公开(公告)号：US10463626B2

公开(公告)日：2019-11-05

申请号：US15556913

申请日：2016-03-11

Applicant: UNIVERSITY OF SOUTH AUSTRALIA

Inventor： Clive Allan Prestidge ,  Paul Matthew Joyce

IPC: A61K9/50 ,  A61K31/495

Abstract: A dry composition, comprising three-dimensional porous microparticles, wherein the microparticles comprise: (i) an active substance (eg a poorly water soluble drug), (ii) polymeric nanoparticles such as those composed of a biocompatible and/or biodegradable polymer (eg a PLGA polymer) (iii) lipid droplets (eg droplets of a medium chain triglyceride (MCT)), (iv) a nanoparticle stabilizing agent such as PVA or DMAB, and optionally, (v) a cryoprotectant (eg mannitol); wherein said active substance is carried by said nanoparticles and/or lipid droplets.
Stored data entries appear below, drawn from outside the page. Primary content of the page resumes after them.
<file path="src/rtl/mem_responder_pkg.sv">
// Shared definitions for the wait-stated M-bus memory responder:
// FSM encoding, default widths and the wait-state counter bounds.
package mem_responder_pkg;

  typedef enum logic [1:0] {
    ST_IDLE   = 2'd0,
    ST_WAIT   = 2'd1,
    ST_ACCESS = 2'd2,
    ST_ACK    = 2'd3
  } state_t;

  localparam int DATA_W_DEF   = 16;
  localparam int ADDR_W_DEF   = 8;
  localparam int WAIT_CYC_MIN = 1;
  localparam int WAIT_CYC_MAX = 15;
  localparam int CNT_W        = $clog2(WAIT_CYC_MAX + 1);

endpackage

</file>
<file path="src/rtl/mem_responder_array.sv">
// Single-port storage: synchronous write, registered read with a resettable
// output register so the read port can drive the M-bus directly.
module mem_array
  import mem_responder_pkg::*;
#(
  parameter int DATA_W = DATA_W_DEF,
  parameter int ADDR_W = ADDR_W_DEF
) (
  input  logic              clk_i,
  input  logic              srst_i,
  input  logic              we_i,
  input  logic              re_i,
  input  logic [ADDR_W-1:0] addr_i,
  input  logic [DATA_W-1:0] wdata_i,
  output logic [DATA_W-1:0] rdata_o
);

  logic [DATA_W-1:0] mem_q [2**ADDR_W];
  logic [DATA_W-1:0] rdata_q;

  // Contents are deliberately not reset so this maps onto block RAM.
  always_ff @(posedge clk_i) begin
    if (we_i) mem_q[addr_i] <= wdata_i;
  end

  always_ff @(posedge clk_i) begin
    if (srst_i)    rdata_q <= '0;
    else if (re_i) rdata_q <= mem_q[addr_i];
  end

  assign rdata_o = rdata_q;

endmodule

</file>
<file path="src/rtl/mem_responder.sv">
// M-bus memory responder: accepts one read or write in IDLE, inserts WAIT_CYC
// wait states, performs the access, then pulses MEM_ready for one cycle.
module mem_responder
  import mem_responder_pkg::*;
#(
  parameter int DATA_W   = DATA_W_DEF,
  parameter int ADDR_W   = ADDR_W_DEF,
  parameter int WAIT_CYC = 2
) (
  input  logic              CLK,
  input  logic              CLR,
  input  logic [ADDR_W-1:0] MAR_addr,
  input  logic [DATA_W-1:0] MDR_to_M,
  input  logic              MRD,
  input  logic              MWR,
  output logic [DATA_W-1:0] MEM_to_M,
  output logic              MEM_ready,
  output logic              MEM_busy,
  output logic              MEM_err
);

  state_t             state_q, state_d;
  logic [CNT_W-1:0]   cnt_q, cnt_d;
  logic [ADDR_W-1:0]  addr_q, addr_d;
  logic [DATA_W-1:0]  data_q, data_d;
  logic               wr_op_q, wr_op_d;
  logic               ready_q, ready_d;
  logic               busy_q, busy_d;
  logic               err_q, err_d;
  logic               mem_we, mem_re;

  always_ff @(posedge CLK) begin
    if (CLR) begin
      state_q <= ST_IDLE;
      cnt_q   <= '0;
      addr_q  <= '0;
      data_q  <= '0;
      wr_op_q <= 1'b0;
      ready_q <= 1'b0;
      busy_q  <= 1'b0;
      err_q   <= 1'b0;
    end else begin
      state_q <= state_d;
      cnt_q   <= cnt_d;
      addr_q  <= addr_d;
      data_q  <= data_d;
      wr_op_q <= wr_op_d;
      ready_q <= ready_d;
      busy_q  <= busy_d;
      err_q   <= err_d;
    end
  end

  always_comb begin
    state_d = state_q;
    cnt_d   = cnt_q;
    addr_d  = addr_q;
    data_d  = data_q;
    wr_op_d = wr_op_q;
    case (state_q)
      ST_IDLE: begin
        if (MRD ^ MWR) begin
          state_d = ST_WAIT;
          cnt_d   = CNT_W'(WAIT_CYC);
          addr_d  = MAR_addr;
          data_d  = MDR_to_M;
          wr_op_d = MWR;
        end
      end
      ST_WAIT: begin
        cnt_d = cnt_q - CNT_W'(1);
        if (cnt_q == CNT_W'(1)) state_d = ST_ACCESS;
      end
      ST_ACCESS: state_d = ST_ACK;
      ST_ACK:    state_d = ST_IDLE;
      default:   state_d = ST_IDLE;
    endcase
  end

  // Outputs are computed from the next state so every pin comes from a flop.
  // CLR masks the array strobes so an access cut by reset has no effect.
  always_comb begin
    ready_d = (state_d == ST_ACK);
    busy_d  = (state_d != ST_IDLE);
    err_d   = (state_q == ST_IDLE) && MRD && MWR;
    mem_we  = (state_q == ST_ACCESS) && wr_op_q && !CLR;
    mem_re  = (state_q == ST_ACCESS) && !wr_op_q && !CLR;
  end

  mem_array #(
    .DATA_W (DATA_W),
    .ADDR_W (ADDR_W)
  ) u_mem_array (
    .clk_i   (CLK),
    .srst_i  (CLR),
    .we_i    (mem_we),
    .re_i    (mem_re),
    .addr_i  (addr_q),
    .wdata_i (data_q),
    .rdata_o (MEM_to_M)
  );

  assign MEM_ready = ready_q;
  assign MEM_busy  = busy_q;
  assign MEM_err   = err_q;

endmodule

</file>
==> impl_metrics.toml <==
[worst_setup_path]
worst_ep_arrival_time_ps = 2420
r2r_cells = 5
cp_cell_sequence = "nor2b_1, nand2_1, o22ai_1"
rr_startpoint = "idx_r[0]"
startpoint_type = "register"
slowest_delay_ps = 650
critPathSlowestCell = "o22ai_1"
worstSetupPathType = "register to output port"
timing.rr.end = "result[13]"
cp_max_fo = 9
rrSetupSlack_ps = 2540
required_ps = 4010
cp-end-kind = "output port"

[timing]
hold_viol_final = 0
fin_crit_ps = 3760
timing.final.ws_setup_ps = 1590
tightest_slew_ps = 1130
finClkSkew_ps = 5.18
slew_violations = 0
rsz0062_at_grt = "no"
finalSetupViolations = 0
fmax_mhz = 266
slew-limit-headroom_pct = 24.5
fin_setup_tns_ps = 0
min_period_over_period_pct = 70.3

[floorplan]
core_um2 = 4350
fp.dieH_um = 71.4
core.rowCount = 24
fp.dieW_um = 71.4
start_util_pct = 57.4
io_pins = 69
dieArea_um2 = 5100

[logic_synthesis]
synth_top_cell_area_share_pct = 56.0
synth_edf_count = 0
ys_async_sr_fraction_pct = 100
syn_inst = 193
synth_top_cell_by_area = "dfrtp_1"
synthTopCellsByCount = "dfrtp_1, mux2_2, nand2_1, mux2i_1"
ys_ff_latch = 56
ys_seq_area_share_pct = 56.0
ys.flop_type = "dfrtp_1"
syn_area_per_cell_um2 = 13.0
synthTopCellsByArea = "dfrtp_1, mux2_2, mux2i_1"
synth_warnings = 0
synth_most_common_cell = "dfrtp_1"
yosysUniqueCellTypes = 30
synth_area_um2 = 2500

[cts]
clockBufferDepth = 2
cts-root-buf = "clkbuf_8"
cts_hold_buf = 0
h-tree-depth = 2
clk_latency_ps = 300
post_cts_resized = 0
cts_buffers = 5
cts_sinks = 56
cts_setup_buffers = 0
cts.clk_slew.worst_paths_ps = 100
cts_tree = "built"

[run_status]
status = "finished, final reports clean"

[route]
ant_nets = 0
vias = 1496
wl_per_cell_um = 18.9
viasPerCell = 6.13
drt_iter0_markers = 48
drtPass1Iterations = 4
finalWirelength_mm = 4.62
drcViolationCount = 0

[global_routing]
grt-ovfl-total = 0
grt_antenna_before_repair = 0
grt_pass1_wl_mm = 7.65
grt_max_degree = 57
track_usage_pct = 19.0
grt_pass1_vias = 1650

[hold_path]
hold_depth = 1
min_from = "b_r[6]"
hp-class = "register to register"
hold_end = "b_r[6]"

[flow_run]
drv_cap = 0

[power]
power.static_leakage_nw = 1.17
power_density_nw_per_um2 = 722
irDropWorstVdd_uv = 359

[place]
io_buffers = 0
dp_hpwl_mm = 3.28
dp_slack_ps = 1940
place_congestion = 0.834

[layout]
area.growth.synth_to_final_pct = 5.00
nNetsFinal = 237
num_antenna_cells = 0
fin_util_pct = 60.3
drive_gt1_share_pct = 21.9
<file path="config.mk">
export PLATFORM = sky130hd
export DESIGN_NAME = cc_tag_lookup
export DESIGN_NICKNAME = d
export VERILOG_FILES = /design/src/rtl/cc_tag_lookup.sv
export SDC_FILE = /design/constraint.sdc
export NUM_CORES = 1
export LEC_CHECK = 0
export CAP_MARGIN = 25
export CELL_PAD_IN_SITES_DETAIL_PLACEMENT = 0
export CELL_PAD_IN_SITES_GLOBAL_PLACEMENT = 1
export CORE_AREA = 4 4 164 166
export DETAILED_ROUTE_END_ITERATION = 16
export DIE_AREA = 0 0 168 170
export DONT_BUFFER_PORTS = 1
export HOLD_SLACK_MARGIN = 0.05
export PLACE_DENSITY_LB_ADDON = 0.2
export SKIP_CTS_REPAIR_TIMING = 1
export SLEW_MARGIN = 10
export SYNTH_ARGS = -nofsm -noshare
export SYNTH_HDL_FRONTEND = slang
export SYNTH_SLANG_ARGS = --single-unit
</file>
<file path="constraint.sdc">
create_clock -name clk -period 3.5 [get_ports clk]
set_clock_uncertainty 0.1 [all_clocks]
set_input_delay 0.35 -clock clk [delete_from_list [all_inputs] [get_ports clk]]
set_output_delay 0.35 -clock clk [all_outputs]
set_load 0.1 [all_outputs]
</file>
File: src/rtl/alu_seq.sv
// rtl/alu_seq.sv - WIDTH-bit multi-cycle ALU with registered result/flags and start/busy/done handshake
//
// Ports:
//   clk        : clock, rising edge
//   reset      : asynchronous active-high reset
//   start      : operation request, honoured only while busy=0
//   A, B       : operands (B[$clog2(WIDTH)-1:0] is the shift amount for SHL/ASR)
//   ALUcontrol : 000 ADD, 001 SUB, 010 AND, 011 OR, 100 XOR, 101 MUL, 110 SHL, 111 ASR
//   Risultato  : registered result
//   ALUflags   : registered flags {V, C, Z, N}
//   busy       : multi-cycle operation in progress
//   done       : one-cycle pulse when Risultato/ALUflags are updated
module alu_seq #(
  parameter int WIDTH = 8
) (
  input  logic             clk,
  input  logic             reset,
  input  logic             start,
  input  logic [WIDTH-1:0] A,
  input  logic [WIDTH-1:0] B,
  input  logic [2:0]       ALUcontrol,
  output logic [WIDTH-1:0] Risultato,
  output logic [3:0]       ALUflags,
  output logic             busy,
  output logic             done
);

  localparam int SW = $clog2(WIDTH);
  localparam int CW = SW + 1;

  localparam logic [2:0] OP_ADD = 3'b000;
  localparam logic [2:0] OP_SUB = 3'b001;
  localparam logic [2:0] OP_AND = 3'b010;
  localparam logic [2:0] OP_OR  = 3'b011;
  localparam logic [2:0] OP_XOR = 3'b100;
  localparam logic [2:0] OP_MUL = 3'b101;
  localparam logic [2:0] OP_SHL = 3'b110;

  typedef enum logic {IDLE, RUN} state_t;
  state_t state, state_nxt;

  logic [2:0]         op_q;
  logic [2*WIDTH-1:0] acc, mcand;
  logic [WIDTH-1:0]   mplier;
  logic [WIDTH-1:0]   sh;
  logic               sh_c;
  logic [CW-1:0]      cnt;

  logic [SW-1:0]      shamt;
  logic               is_multi;
  logic               accept;
  logic               last;

  assign shamt    = B[SW-1:0];
  assign is_multi = (ALUcontrol == OP_MUL) || (ALUcontrol[2:1] == 2'b11 && shamt != '0);
  assign accept   = start && (state == IDLE);
  assign last     = (state == RUN) && (cnt == CW'(1));
  assign busy     = (state == RUN);

  // Single-cycle result path (also covers SHL/ASR by zero: result is A, C=0)
  logic [WIDTH:0]   sum, diff;
  logic [WIDTH-1:0] r1;
  logic             c1, v1;

  always_comb begin
    sum  = {1'b0, A} + {1'b0, B};
    diff = {1'b0, A} - {1'b0, B};
    r1   = A;
    c1   = 1'b0;
    v1   = 1'b0;
    case (ALUcontrol)
      OP_ADD: begin
        r1 = sum[WIDTH-1:0];
        c1 = sum[WIDTH];
        v1 = (A[WIDTH-1] == B[WIDTH-1]) && (r1[WIDTH-1] != A[WIDTH-1]);
      end
      OP_SUB: begin
        r1 = diff[WIDTH-1:0];
        c1 = diff[WIDTH];  // borrow: A < B unsigned
        v1 = (A[WIDTH-1] != B[WIDTH-1]) && (r1[WIDTH-1] != A[WIDTH-1]);
      end
      OP_AND:  r1 = A & B;
      OP_OR:   r1 = A | B;
      OP_XOR:  r1 = A ^ B;
      default: r1 = A;
    endcase
  end

  // One iteration of the multi-cycle ops; on the last edge the iterated value is the final one
  logic [2*WIDTH-1:0] acc_n;
  logic [WIDTH-1:0]   sh_n;
  logic               sh_c_n;
  logic [WIDTH-1:0]   rf;
  logic               cf;

  always_comb begin
    acc_n = mplier[0] ? (acc + mcand) : acc;
    if (op_q == OP_SHL) begin
      sh_n   = {sh[WIDTH-2:0], 1'b0};
      sh_c_n = sh[WIDTH-1];
    end else begin
      sh_n   = {sh[WIDTH-1], sh[WIDTH-1:1]};
      sh_c_n = sh[0];
    end
    if (op_q == OP_MUL) begin
      rf = acc_n[WIDTH-1:0];
      cf = |acc_n[2*WIDTH-1:WIDTH];
    end else begin
      rf = sh_n;
      cf = sh_c_n;
    end
  end

  always_ff @(posedge clk or posedge reset) begin
    if (reset) state <= IDLE;
    else       state <= state_nxt;
  end

  always_comb begin
    state_nxt = state;
    case (state)
      IDLE:    if (start && is_multi) state_nxt = RUN;
      RUN:     if (cnt == CW'(1)) state_nxt = IDLE;
      default: state_nxt = IDLE;
    endcase
  end

  always_ff @(posedge clk or posedge reset) begin
    if (reset) begin
      Risultato <= '0;
      ALUflags  <= '0;
      done      <= 1'b0;
      op_q      <= '0;
      acc       <= '0;
      mcand     <= '0;
      mplier    <= '0;
      sh        <= '0;
      sh_c      <= 1'b0;
      cnt       <= '0;
    end else begin
      done <= 1'b0;
      if (accept) begin
        op_q <= ALUcontrol;
        if (is_multi) begin
          acc    <= '0;
          mcand  <= {{WIDTH{1'b0}}, A};
          mplier <= B;
          sh     <= A;
          sh_c   <= 1'b0;
          cnt    <= (ALUcontrol == OP_MUL) ? CW'(WIDTH) : {1'b0, shamt};
        end else begin
          Risultato <= r1;
          ALUflags  <= {v1, c1, (r1 == '0), r1[WIDTH-1]};
          done      <= 1'b1;
        end
      end else if (state == RUN) begin
        acc    <= acc_n;
        mcand  <= {mcand[2*WIDTH-2:0], 1'b0};
        mplier <= {1'b0, mplier[WIDTH-1:1]};
        sh     <= sh_n;
        sh_c   <= sh_c_n;
        cnt    <= cnt - CW'(1);
        if (last) begin
          Risultato <= rf;
          ALUflags  <= {1'b0, cf, (rf == '0), rf[WIDTH-1]};
          done      <= 1'b1;
        end
      end
    end
  end

endmodule

File: config.mk
export PLATFORM = sky130hd
export DESIGN_NAME = alu_seq
export DESIGN_NICKNAME = d
export VERILOG_FILES = /design/src/rtl/alu_seq.sv
export SDC_FILE = /design/constraint.sdc
export NUM_CORES = 1
export LEC_CHECK = 0
export ABC_CLOCK_PERIOD_IN_PS = 5000
export BUFFER_PORTS_ARGS = -buffer_cell sky130_fd_sc_hd__clkbuf_2
export CORE_UTILIZATION = 30
export DETAILED_ROUTE_END_ITERATION = 8
export PLACE_DENSITY_LB_ADDON = 0.1
export RECOVER_POWER = 25
export REMOVE_ABC_BUFFERS = 1
export SYNTH_ARGS = -nofsm -noshare
export SYNTH_HDL_FRONTEND = slang
export SYNTH_SLANG_ARGS = --single-unit
File: constraint.sdc
create_clock -name clk -period 5 [get_ports clk]
set_clock_uncertainty 0.15 [all_clocks]
set_input_delay 0.75 -clock clk [delete_from_list [all_inputs] [get_ports clk]]
set_output_delay 0.75 -clock clk [all_outputs]
set_load 0.005 [all_outputs]
==> flow_summary.ini <==
[die]
die_w_um = 136
ios = 36
fp-row-count = 48
start_util = 0.308
die_h_um = 136
die_area_mm2 = 0.0184
core_area_mm2 = 0.0174

[drt]
ant_nets = 0
routed_wl_mm = 16.0
drcViolationCount = 0
viasPerCell = 5.27
vias = 4859
drt_iter0_drc = 201
wl_per_cell_um = 17.4
drt_first_pass_iters = 5

[cts]
cts.clk_slew.worst_paths_ns = 0.06
hold_buffers = 0
ctsRootBufferMaster = clkbuf_16
cts_sinks = 68
cts.path.max_buffers = 2
cts_setup_buffers = 0
cts_made_buffers = 9
cts_resized = 0
clock_latency_ns = 0.34
cts_tree = yes
htreeDepth = 3

[layout]
final_nets = 758
seq_area_mm2 = 0.00170
fin_area_mm2 = 0.00603
fillCellCount = 1818
multi_input_area_mm2 = 0.00335
antenna_cells = 0
drive_gt1_frac = 0.105
syn2layout_area_growth_pct = 12.6

[setup_path]
critPathRequiredTime_ns = 4.76
r2r.worst_path.cells = 10
cp-end-kind = async pin
cp_max_fo = 43
cp.arrival_ns = 3.48
crit_type = input pin to async pin
crit_path_start_kind = input pin

[hold_path]
holdCritPathClass = register to register
hold_path_depth = 2

[synthesis]
synth_area_per_cell_um2 = 7.88
yosysWarnings = 0
ys_seq_area_frac = 0.318
synthCells = 679
synth_edf_count = 0
synth_cell_type_count = 67
synth_seq_cells = 68
synthArstFlopShare = 1.00
syn_area_mm2 = 0.00535
synth_ff_type = dfrtp_1

[grt]
gr-total-overflow = 0
grt.total_usage = 0.183
grt_pass1_wl_mm = 25.6
first_global_vias = 4722
antenna_found_initial = 0
grt_max_degree = 44

[sta]
rsz0062_at_grt = no
worstMarginPinSlew_ns = 2.55
finalHoldViolCount = 0
fin_tns_setup_ns = 0
setup_viol = 0
finalCritPeriodShare = 0.745
drv_slew = 44
fmax_mhz = 269
maxSlewHeadroom = -0.700
hold_slack_ns = 0.347
layout_min_cycle_time_ns = 3.72

[status]
violations = capacitance limit, slew limit
status = finished, violations left

[power_and_ir_drop]
power.leakage_nw = 2.74
ir_drop_uv = 196
p_per_area_mw_per_mm2 = 619
power.total_w = 0.00373

[place]
hpwl_mm = 11.8
portBuffers = 35
place_congestion = 0.837
dpl_cell_area_mm2 = 0.00571

[flow_run]
drv_cap = 1
`src/rtl/lt24_driver.sv`:
```
// rtl/lt24_driver.sv - LT24 (ILI9341) 8080-style write-bus driver: power-up sequence and RGB565 pixel streaming
module lt24_driver #(
    parameter int RESET_PULSE_CYCLES = 500,
    parameter int RESET_WAIT_CYCLES  = 6_000_000,
    parameter int WR_HALF_CYCLES     = 2,
    parameter int FRAME_PIXELS       = 76800
) (
    input  logic        clk,
    input  logic        reset,
    input  logic [15:0] pixel_rgb,
    input  logic        print,
    output logic        driver_done,
    output logic        driver_initialized,
    output logic        lcd_on,
    output logic        lcd_reset_n,
    output logic        lcd_cs_n,
    output logic        lcd_rs,
    output logic        lcd_wr_n,
    output logic        lcd_rd_n,
    output logic [15:0] lcd_data
);

    localparam int MAXD_PW = (RESET_PULSE_CYCLES > WR_HALF_CYCLES) ? RESET_PULSE_CYCLES : WR_HALF_CYCLES;
    localparam int MAXD    = (MAXD_PW > RESET_WAIT_CYCLES) ? MAXD_PW : RESET_WAIT_CYCLES;
    localparam int CW      = $clog2(MAXD + 1);

    localparam logic [CW-1:0] C_PULSE = CW'(RESET_PULSE_CYCLES);
    localparam logic [CW-1:0] C_WAIT  = CW'(RESET_WAIT_CYCLES - 1);
    localparam logic [CW-1:0] C_WR    = CW'(WR_HALF_CYCLES - 1);
    localparam logic [CW-1:0] C_ONE   = CW'(1);
    localparam logic [16:0]   C_LAST_PIX = 17'(FRAME_PIXELS - 1);
    localparam logic [4:0]    C_LAST_IDX = 5'd16;

    typedef enum logic [2:0] {
        S_RST_LOW,
        S_RST_WAIT,
        S_SEQ,
        S_WR_LOW,
        S_WR_HIGH,
        S_DELAY,
        S_READY
    } state_t;

    typedef enum logic [1:0] {
        K_INIT,
        K_PIXEL,
        K_FRAME
    } kind_t;

    state_t        r_state, w_state_nxt;
    kind_t         r_kind, w_kind_nxt;
    logic [CW-1:0] r_cnt, w_cnt_nxt;
    logic [4:0]    r_idx, w_idx_nxt;
    logic [15:0]   r_data, w_data_nxt;
    logic          r_rs, w_rs_nxt;
    logic          r_delay, w_delay_nxt;
    logic [16:0]   r_pix, w_pix_nxt;
    logic          r_done, w_done_nxt;
    logic          r_init, w_init_nxt;
    logic          r_cs_n, w_cs_n_nxt;
    logic          r_wr_n;
    logic          r_lcd_reset_n;
    logic          r_on;
    logic [9:0]    w_rom;

    // Init ROM entry packed as {rs, delay_flag, data[7:0]}
    function automatic logic [9:0] rom_entry(input logic [4:0] idx);
        case (idx)
            5'd0:    rom_entry = {1'b0, 1'b1, 8'h11};
            5'd1:    rom_entry = {1'b0, 1'b0, 8'h3A};
            5'd2:    rom_entry = {1'b1, 1'b0, 8'h55};
            5'd3:    rom_entry = {1'b0, 1'b0, 8'h36};
            5'd4:    rom_entry = {1'b1, 1'b0, 8'h28};
            5'd5:    rom_entry = {1'b0, 1'b0, 8'h29};
            5'd6:    rom_entry = {1'b0, 1'b0, 8'h2A};
            5'd7:    rom_entry = {1'b1, 1'b0, 8'h00};
            5'd8:    rom_entry = {1'b1, 1'b0, 8'h00};
            5'd9:    rom_entry = {1'b1, 1'b0, 8'h01};
            5'd10:   rom_entry = {1'b1, 1'b0, 8'h3F};
            5'd11:   rom_entry = {1'b0, 1'b0, 8'h2B};
            5'd12:   rom_entry = {1'b1, 1'b0, 8'h00};
            5'd13:   rom_entry = {1'b1, 1'b0, 8'h00};
            5'd14:   rom_entry = {1'b1, 1'b0, 8'h00};
            5'd15:   rom_entry = {1'b1, 1'b0, 8'hEF};
            default: rom_entry = {1'b0, 1'b0, 8'h2C};
        endcase
    endfunction

    always_comb begin
        w_state_nxt = r_state;
        w_kind_nxt  = r_kind;
        w_cnt_nxt   = (r_cnt != '0) ? (r_cnt - C_ONE) : r_cnt;
        w_idx_nxt   = r_idx;
        w_data_nxt  = r_data;
        w_rs_nxt    = r_rs;
        w_delay_nxt = r_delay;
        w_pix_nxt   = r_pix;
        w_done_nxt  = 1'b0;
        w_init_nxt  = r_init;
        w_cs_n_nxt  = r_cs_n;
        w_rom       = rom_entry(r_idx);

        case (r_state)
            S_RST_LOW: begin
                if (r_cnt == '0) begin
                    w_state_nxt = S_RST_WAIT;
                    w_cnt_nxt   = C_WAIT;
                end
            end
            S_RST_WAIT: begin
                if (r_cnt == '0) begin
                    w_state_nxt = S_SEQ;
                    w_idx_nxt   = '0;
                    w_cs_n_nxt  = 1'b0;
                end
            end
            S_SEQ: begin
                w_rs_nxt    = w_rom[9];
                w_delay_nxt = w_rom[8];
                w_data_nxt  = {8'h00, w_rom[7:0]};
                w_kind_nxt  = K_INIT;
                w_state_nxt = S_WR_LOW;
                w_cnt_nxt   = C_WR;
            end
            S_WR_LOW: begin
                if (r_cnt == '0) begin
                    w_state_nxt = S_WR_HIGH;
                    w_cnt_nxt   = C_WR;
                end
            end
            S_WR_HIGH: begin
                if (r_cnt == '0) begin
                    case (r_kind)
                        K_INIT: begin
                            if (r_delay) begin
                                w_state_nxt = S_DELAY;
                                w_cnt_nxt   = C_WAIT;
                            end else if (r_idx == C_LAST_IDX) begin
                                w_state_nxt = S_READY;
                                w_init_nxt  = 1'b1;
                            end else begin
                                w_state_nxt = S_SEQ;
                                w_idx_nxt   = r_idx + 5'd1;
                            end
                        end
                        K_PIXEL: begin
                            w_done_nxt = 1'b1;
                            // Frame boundary: re-issue memory write so the panel restarts at pixel 0
                            if (r_pix == C_LAST_PIX) begin
                                w_pix_nxt   = '0;
                                w_data_nxt  = 16'h002C;
                                w_rs_nxt    = 1'b0;
                                w_kind_nxt  = K_FRAME;
                                w_state_nxt = S_WR_LOW;
                                w_cnt_nxt   = C_WR;
                            end else begin
                                w_pix_nxt   = r_pix + 17'd1;
                                w_state_nxt = S_READY;
                            end
                        end
                        default: begin
                            w_state_nxt = S_READY;
                        end
                    endcase
                end
            end
            S_DELAY: begin
                if (r_cnt == '0) begin
                    w_state_nxt = S_SEQ;
                    w_idx_nxt   = r_idx + 5'd1;
                end
            end
            S_READY: begin
                if (print) begin
                    w_data_nxt  = pixel_rgb;
                    w_rs_nxt    = 1'b1;
                    w_kind_nxt  = K_PIXEL;
                    w_state_nxt = S_WR_LOW;
                    w_cnt_nxt   = C_WR;
                end
            end
            default: begin
                w_state_nxt = S_RST_LOW;
            end
        endcase
    end

    always_ff @(posedge clk or negedge reset) begin
        if (!reset) begin
            r_state       <= S_RST_LOW;
            r_kind        <= K_INIT;
            r_cnt         <= C_PULSE;
            r_idx         <= '0;
            r_data        <= '0;
            r_rs          <= 1'b1;
            r_delay       <= 1'b0;
            r_pix         <= '0;
            r_done        <= 1'b0;
            r_init        <= 1'b0;
            r_cs_n        <= 1'b1;
            r_wr_n        <= 1'b1;
            r_lcd_reset_n <= 1'b0;
            r_on          <= 1'b0;
        end else begin
            r_state       <= w_state_nxt;
            r_kind        <= w_kind_nxt;
            r_cnt         <= w_cnt_nxt;
            r_idx         <= w_idx_nxt;
            r_data        <= w_data_nxt;
            r_rs          <= w_rs_nxt;
            r_delay       <= w_delay_nxt;
            r_pix         <= w_pix_nxt;
            r_done        <= w_done_nxt;
            r_init        <= w_init_nxt;
            r_cs_n        <= w_cs_n_nxt;
            r_wr_n        <= (w_state_nxt != S_WR_LOW);
            r_lcd_reset_n <= (w_state_nxt != S_RST_LOW);
            r_on          <= 1'b1;
        end
    end

    assign driver_done        = r_done;
    assign driver_initialized = r_init;
    assign lcd_on             = r_on;
    assign lcd_reset_n        = r_lcd_reset_n;
    assign lcd_cs_n           = r_cs_n;
    assign lcd_rs             = r_rs;
    assign lcd_wr_n           = r_wr_n;
    assign lcd_rd_n           = 1'b1;
    assign lcd_data           = r_data;

endmodule

```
The composition of the present invention may be formulated into, for example, a medicament for the treatment and/or prevention of various diseases or disorders (eg human or veterinary therapeutics). The average diameter of the individual microparticles of the composition, may be in the order of 2.5-3.5 μm which are particularly suitable for administration to the lung.